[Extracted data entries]
———

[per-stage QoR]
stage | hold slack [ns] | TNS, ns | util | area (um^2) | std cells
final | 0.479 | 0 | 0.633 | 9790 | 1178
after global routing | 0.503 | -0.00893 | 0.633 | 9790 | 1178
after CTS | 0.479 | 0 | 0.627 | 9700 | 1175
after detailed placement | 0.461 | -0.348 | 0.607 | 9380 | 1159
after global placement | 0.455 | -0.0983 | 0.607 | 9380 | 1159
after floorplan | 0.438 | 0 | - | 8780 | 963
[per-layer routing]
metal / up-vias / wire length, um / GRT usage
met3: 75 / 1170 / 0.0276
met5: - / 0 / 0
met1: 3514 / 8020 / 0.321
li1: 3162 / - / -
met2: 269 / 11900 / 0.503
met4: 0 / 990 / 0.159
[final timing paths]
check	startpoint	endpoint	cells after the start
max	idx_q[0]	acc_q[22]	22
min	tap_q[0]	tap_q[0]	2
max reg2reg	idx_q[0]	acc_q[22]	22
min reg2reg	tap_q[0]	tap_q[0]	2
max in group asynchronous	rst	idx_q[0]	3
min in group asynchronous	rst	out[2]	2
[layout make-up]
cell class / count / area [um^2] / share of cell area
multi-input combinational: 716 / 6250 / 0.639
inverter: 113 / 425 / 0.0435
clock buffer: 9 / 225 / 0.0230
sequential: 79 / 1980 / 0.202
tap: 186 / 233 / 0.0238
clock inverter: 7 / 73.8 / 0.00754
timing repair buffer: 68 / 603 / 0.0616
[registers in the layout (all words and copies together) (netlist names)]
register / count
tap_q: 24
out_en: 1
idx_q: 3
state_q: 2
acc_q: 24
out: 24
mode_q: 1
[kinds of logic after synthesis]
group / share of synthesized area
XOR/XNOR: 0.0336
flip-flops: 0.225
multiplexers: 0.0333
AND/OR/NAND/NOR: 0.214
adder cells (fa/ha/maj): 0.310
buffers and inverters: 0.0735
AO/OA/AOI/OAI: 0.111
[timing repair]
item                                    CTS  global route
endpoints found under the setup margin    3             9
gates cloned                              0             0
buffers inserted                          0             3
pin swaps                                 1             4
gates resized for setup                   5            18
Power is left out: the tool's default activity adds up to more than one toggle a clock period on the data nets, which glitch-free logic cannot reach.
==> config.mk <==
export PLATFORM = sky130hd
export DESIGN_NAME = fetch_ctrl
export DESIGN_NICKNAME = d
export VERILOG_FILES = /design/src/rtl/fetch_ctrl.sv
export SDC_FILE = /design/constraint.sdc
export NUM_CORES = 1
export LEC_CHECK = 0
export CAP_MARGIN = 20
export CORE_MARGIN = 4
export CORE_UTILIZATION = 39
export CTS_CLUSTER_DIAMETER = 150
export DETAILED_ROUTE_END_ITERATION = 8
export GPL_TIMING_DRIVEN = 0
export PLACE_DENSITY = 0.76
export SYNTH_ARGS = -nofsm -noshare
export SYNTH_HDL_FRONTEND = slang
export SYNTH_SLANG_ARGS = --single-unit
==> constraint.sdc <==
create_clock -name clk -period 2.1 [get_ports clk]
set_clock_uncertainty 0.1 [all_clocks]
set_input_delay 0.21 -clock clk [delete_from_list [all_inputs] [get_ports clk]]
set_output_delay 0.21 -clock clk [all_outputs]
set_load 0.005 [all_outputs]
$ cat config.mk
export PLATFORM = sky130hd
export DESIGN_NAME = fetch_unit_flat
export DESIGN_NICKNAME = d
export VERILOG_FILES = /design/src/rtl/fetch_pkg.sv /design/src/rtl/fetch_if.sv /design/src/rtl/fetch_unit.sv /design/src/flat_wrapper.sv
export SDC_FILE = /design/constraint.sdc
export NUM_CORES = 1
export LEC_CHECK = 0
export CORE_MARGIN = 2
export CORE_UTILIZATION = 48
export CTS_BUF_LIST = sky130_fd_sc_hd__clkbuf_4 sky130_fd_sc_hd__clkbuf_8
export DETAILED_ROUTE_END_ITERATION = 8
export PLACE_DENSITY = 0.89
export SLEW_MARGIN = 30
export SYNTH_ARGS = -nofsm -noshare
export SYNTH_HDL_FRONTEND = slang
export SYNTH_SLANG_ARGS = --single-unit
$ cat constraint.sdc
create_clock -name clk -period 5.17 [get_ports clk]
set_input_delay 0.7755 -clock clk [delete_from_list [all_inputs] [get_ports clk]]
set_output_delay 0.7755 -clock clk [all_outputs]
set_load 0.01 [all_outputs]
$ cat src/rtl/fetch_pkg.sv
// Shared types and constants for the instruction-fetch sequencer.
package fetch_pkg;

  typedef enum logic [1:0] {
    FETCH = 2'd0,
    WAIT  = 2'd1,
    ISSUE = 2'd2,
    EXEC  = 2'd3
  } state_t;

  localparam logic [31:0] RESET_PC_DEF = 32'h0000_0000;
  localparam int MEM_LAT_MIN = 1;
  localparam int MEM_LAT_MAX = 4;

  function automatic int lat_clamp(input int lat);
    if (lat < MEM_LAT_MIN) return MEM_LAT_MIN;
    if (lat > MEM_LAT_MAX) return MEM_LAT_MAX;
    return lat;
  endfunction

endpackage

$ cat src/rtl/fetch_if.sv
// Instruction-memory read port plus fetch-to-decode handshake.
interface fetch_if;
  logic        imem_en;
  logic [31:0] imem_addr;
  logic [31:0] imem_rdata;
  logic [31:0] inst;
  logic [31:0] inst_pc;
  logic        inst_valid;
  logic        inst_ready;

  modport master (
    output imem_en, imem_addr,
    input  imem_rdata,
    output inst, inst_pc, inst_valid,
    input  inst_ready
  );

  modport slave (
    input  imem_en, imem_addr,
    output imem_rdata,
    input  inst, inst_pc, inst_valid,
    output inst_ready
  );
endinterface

———

■ PROMPT
Scan the data for the word "after" and copy every line where it shows up.

■ RESPONSE
after global routing | 0.503 | -0.00893 | 0.633 | 9790 | 1178
after CTS | 0.479 | 0 | 0.627 | 9700 | 1175
after detailed placement | 0.461 | -0.348 | 0.607 | 9380 | 1159
after global placement | 0.455 | -0.0983 | 0.607 | 9380 | 1159
after floorplan | 0.438 | 0 | - | 8780 | 963
check	startpoint	endpoint	cells after the start
[kinds of logic after synthesis]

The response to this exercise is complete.